» Directions for this task
Your task is to gather the lines below that hold the string "each".

>>>

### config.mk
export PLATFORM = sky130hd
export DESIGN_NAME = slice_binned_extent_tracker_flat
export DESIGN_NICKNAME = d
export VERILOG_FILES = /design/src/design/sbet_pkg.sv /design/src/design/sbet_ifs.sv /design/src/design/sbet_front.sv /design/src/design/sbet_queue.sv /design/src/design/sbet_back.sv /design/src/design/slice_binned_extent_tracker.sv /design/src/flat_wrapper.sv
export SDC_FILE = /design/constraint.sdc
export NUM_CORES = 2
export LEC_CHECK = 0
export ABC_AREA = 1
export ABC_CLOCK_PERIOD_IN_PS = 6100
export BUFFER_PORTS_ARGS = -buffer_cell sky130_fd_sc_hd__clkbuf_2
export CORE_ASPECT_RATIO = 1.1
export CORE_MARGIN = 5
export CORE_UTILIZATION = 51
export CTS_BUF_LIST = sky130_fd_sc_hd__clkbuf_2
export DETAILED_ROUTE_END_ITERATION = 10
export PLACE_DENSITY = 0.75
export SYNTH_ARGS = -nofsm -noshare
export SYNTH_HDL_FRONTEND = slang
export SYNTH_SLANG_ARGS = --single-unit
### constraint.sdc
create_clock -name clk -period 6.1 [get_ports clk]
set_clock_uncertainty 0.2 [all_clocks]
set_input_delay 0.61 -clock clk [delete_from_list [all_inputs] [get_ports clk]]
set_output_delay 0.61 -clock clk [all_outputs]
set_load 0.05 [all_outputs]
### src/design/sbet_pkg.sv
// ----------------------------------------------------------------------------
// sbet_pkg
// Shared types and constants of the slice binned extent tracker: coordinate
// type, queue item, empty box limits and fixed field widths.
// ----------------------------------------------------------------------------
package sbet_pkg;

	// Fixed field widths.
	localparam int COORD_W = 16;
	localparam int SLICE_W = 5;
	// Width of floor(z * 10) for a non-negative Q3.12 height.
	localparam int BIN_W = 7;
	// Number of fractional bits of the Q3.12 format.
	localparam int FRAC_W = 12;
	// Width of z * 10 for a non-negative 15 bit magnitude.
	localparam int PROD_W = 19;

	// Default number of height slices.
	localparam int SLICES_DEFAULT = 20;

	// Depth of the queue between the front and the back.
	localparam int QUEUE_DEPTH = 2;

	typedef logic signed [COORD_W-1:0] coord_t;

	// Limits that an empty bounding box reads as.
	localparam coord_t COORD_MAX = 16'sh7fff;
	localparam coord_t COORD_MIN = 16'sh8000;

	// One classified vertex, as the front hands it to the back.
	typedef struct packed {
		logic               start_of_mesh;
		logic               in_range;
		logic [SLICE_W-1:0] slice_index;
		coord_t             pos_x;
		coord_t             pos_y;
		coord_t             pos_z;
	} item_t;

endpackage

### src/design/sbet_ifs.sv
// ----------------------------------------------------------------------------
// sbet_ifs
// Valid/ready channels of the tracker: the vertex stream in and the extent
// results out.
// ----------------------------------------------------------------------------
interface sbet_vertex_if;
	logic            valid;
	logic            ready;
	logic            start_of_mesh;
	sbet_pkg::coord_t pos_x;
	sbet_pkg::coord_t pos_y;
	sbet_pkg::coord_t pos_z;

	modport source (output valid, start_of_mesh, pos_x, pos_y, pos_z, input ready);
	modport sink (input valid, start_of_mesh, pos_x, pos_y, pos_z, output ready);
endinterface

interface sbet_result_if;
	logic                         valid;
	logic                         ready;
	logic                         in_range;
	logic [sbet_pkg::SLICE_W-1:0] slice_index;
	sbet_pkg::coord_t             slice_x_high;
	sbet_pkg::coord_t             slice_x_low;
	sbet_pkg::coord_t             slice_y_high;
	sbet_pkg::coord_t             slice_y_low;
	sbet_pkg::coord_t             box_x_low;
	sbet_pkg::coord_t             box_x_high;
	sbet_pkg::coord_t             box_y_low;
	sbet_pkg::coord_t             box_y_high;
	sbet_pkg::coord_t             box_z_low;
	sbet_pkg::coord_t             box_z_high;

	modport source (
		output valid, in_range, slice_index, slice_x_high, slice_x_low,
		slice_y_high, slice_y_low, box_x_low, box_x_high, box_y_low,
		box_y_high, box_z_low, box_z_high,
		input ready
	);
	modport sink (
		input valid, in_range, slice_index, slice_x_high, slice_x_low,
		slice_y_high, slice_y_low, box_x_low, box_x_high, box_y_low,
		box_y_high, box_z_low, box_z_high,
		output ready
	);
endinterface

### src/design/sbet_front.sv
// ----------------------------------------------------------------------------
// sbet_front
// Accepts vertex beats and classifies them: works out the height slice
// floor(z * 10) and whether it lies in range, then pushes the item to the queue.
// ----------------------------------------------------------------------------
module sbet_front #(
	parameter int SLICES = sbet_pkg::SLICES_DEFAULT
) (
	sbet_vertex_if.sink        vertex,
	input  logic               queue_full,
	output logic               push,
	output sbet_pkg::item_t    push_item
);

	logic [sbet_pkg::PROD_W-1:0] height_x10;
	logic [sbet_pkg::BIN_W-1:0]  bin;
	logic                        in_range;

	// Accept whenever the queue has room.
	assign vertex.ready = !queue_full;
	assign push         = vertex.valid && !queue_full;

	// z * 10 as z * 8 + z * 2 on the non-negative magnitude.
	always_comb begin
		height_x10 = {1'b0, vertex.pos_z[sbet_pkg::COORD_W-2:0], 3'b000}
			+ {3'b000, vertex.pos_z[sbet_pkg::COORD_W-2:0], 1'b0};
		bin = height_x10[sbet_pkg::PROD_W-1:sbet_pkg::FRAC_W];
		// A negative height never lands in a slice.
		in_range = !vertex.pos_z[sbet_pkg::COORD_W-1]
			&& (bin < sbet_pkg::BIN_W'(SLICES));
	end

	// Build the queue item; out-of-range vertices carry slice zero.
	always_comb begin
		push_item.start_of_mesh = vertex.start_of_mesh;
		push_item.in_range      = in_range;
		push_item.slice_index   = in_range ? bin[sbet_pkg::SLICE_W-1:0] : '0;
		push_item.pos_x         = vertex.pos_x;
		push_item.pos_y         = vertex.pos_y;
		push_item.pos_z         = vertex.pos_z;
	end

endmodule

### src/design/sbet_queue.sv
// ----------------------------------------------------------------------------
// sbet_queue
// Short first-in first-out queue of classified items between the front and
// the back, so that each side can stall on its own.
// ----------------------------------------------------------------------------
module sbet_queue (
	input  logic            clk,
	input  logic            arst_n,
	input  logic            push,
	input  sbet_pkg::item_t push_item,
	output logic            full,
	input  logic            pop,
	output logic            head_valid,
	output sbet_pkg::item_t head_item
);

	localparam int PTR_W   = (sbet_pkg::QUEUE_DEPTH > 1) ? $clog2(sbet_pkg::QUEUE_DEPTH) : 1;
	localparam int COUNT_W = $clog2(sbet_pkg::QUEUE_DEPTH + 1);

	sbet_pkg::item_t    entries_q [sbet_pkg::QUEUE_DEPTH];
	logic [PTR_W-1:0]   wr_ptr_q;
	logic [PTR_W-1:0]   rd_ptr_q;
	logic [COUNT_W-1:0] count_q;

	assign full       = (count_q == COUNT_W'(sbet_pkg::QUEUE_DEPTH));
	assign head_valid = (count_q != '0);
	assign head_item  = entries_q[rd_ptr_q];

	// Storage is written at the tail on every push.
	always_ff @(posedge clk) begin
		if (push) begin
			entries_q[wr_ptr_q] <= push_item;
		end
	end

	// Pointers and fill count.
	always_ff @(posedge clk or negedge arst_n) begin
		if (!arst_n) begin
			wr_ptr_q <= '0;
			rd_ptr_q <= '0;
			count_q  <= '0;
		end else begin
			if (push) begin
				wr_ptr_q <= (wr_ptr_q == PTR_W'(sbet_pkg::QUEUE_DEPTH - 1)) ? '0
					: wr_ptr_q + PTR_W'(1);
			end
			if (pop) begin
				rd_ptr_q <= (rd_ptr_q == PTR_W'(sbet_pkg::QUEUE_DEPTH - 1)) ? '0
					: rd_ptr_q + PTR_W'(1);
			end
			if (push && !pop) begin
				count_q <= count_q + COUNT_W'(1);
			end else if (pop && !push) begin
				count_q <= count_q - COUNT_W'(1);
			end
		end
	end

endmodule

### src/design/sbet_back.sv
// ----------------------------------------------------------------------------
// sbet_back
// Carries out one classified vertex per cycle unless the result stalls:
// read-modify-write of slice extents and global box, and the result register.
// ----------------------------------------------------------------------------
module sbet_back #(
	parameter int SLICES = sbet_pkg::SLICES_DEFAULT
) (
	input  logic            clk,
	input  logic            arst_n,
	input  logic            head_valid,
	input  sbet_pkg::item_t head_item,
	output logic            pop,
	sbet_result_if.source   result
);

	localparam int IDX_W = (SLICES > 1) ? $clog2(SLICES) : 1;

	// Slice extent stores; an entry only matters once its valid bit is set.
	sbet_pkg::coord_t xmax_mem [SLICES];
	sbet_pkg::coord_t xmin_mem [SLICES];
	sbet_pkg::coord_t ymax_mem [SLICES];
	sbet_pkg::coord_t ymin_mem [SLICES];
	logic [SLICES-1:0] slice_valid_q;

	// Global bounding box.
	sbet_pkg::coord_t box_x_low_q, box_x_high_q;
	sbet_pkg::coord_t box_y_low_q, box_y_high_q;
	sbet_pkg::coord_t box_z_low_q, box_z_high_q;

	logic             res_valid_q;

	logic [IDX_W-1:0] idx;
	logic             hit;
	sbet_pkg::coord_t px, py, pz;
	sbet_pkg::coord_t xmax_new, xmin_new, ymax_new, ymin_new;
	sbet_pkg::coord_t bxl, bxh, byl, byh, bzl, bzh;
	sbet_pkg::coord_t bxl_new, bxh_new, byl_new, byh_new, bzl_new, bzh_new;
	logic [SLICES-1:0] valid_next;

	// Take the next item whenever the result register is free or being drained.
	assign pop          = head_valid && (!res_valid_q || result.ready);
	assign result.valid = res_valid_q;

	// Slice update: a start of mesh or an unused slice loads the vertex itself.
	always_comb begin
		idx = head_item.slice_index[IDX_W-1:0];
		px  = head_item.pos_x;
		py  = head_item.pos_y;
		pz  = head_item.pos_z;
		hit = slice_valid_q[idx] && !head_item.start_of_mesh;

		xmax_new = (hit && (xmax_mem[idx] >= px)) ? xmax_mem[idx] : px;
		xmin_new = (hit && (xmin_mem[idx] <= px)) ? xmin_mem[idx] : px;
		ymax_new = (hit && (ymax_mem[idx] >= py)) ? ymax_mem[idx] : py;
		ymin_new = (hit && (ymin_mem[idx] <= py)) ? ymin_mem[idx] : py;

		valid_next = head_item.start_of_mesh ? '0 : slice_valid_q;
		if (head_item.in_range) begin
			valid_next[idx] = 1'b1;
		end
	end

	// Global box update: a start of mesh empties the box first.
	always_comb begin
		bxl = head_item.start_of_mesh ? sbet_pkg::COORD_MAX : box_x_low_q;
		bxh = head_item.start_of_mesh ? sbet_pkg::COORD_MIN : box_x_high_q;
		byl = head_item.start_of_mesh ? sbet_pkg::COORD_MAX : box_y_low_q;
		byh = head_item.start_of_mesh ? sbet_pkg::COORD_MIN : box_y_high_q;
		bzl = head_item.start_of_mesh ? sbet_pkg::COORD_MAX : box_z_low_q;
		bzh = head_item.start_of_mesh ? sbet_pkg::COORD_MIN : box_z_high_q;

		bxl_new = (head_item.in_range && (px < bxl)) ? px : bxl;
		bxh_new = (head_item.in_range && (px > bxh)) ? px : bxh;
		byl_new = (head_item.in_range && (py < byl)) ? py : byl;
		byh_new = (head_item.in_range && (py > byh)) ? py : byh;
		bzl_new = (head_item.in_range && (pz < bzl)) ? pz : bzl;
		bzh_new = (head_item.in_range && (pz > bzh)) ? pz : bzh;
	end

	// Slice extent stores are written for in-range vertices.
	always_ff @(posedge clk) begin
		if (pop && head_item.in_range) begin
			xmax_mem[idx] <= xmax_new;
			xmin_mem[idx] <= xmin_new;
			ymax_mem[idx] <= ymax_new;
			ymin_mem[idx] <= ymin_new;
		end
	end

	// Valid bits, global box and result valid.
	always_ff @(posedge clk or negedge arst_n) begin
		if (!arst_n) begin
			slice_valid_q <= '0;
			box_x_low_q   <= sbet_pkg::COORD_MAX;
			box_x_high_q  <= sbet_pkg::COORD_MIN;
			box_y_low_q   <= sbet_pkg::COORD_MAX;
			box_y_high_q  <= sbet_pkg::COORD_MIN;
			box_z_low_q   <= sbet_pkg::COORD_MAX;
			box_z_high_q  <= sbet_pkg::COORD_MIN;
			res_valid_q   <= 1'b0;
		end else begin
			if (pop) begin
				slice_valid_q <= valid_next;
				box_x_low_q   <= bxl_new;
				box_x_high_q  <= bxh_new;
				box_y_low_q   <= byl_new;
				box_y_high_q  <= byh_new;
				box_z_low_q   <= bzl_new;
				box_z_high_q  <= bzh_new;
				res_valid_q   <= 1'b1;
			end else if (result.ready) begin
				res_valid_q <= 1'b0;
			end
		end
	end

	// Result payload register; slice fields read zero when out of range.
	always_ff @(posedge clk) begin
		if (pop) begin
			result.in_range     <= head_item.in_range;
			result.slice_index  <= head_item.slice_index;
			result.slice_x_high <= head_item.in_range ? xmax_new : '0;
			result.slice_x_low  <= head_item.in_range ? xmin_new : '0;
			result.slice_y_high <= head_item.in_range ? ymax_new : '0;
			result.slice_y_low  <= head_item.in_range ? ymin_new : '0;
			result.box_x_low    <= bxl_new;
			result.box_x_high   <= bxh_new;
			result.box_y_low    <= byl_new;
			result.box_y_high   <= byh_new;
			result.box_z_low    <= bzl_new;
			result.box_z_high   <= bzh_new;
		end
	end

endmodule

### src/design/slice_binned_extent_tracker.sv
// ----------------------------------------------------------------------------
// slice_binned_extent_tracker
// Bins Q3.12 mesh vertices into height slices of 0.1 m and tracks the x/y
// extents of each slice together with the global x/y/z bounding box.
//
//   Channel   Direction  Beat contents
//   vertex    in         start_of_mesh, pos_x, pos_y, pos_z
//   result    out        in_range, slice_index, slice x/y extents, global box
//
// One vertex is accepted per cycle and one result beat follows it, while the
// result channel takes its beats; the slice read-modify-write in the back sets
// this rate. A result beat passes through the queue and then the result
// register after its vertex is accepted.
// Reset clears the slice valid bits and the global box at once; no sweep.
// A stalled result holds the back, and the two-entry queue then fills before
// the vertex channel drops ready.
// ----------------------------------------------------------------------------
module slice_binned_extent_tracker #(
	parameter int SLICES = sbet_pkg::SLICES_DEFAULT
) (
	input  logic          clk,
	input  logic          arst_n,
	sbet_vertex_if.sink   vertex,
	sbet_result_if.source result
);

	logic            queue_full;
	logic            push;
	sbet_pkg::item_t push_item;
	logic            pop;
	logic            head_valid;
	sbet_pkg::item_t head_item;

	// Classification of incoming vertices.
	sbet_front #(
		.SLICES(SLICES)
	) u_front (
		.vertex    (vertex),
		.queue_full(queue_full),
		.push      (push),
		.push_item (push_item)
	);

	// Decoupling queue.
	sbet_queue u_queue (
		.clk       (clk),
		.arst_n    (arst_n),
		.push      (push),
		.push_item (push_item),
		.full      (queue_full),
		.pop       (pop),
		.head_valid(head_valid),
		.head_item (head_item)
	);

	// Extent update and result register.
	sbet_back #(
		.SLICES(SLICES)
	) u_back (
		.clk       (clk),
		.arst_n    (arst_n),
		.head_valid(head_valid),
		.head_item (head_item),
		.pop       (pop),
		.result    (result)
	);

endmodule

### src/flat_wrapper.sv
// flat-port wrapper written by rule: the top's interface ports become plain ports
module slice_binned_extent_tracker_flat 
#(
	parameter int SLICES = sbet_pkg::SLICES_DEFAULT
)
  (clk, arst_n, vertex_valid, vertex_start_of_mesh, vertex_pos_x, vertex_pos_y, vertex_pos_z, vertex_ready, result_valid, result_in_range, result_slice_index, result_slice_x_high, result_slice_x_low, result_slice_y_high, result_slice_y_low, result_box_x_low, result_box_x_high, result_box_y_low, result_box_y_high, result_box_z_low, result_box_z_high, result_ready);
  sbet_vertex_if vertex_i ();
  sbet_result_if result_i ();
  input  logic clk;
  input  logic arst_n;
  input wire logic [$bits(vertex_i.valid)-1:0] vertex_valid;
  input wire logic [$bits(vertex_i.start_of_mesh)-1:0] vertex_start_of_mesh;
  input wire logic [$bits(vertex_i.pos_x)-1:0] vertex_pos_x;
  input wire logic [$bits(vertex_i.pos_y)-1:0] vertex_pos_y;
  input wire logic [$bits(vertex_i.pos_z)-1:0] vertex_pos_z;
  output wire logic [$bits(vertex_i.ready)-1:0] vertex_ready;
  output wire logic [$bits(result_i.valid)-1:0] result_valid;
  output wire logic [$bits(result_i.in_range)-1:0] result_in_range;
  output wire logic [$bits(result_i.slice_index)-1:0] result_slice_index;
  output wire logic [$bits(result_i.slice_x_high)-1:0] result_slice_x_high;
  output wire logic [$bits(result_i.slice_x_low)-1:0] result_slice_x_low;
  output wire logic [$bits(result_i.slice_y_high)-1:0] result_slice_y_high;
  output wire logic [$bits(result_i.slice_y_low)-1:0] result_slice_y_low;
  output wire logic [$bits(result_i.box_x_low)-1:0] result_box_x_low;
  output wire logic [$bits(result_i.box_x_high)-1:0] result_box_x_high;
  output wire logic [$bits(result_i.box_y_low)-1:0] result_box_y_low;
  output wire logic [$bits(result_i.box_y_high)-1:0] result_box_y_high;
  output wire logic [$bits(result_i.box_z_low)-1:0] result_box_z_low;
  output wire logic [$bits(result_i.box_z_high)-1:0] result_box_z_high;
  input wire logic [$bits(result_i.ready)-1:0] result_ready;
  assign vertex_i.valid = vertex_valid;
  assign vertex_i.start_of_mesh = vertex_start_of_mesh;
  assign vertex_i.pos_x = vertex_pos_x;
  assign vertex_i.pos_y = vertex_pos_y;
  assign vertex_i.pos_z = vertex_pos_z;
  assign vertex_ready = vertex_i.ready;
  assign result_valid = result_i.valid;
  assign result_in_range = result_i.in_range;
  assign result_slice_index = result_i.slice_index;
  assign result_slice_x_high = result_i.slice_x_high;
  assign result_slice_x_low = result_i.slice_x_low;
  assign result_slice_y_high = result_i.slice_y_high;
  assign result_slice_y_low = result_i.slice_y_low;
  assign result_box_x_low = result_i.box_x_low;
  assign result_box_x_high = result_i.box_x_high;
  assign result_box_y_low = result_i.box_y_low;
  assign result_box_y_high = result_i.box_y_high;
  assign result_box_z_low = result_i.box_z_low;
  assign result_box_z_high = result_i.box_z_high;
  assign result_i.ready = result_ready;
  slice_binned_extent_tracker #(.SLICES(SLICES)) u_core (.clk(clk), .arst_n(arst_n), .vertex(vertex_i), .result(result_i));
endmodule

<<<

» Written response
// the back, so that each side can stall on its own.
// extents of each slice together with the global x/y/z bounding box.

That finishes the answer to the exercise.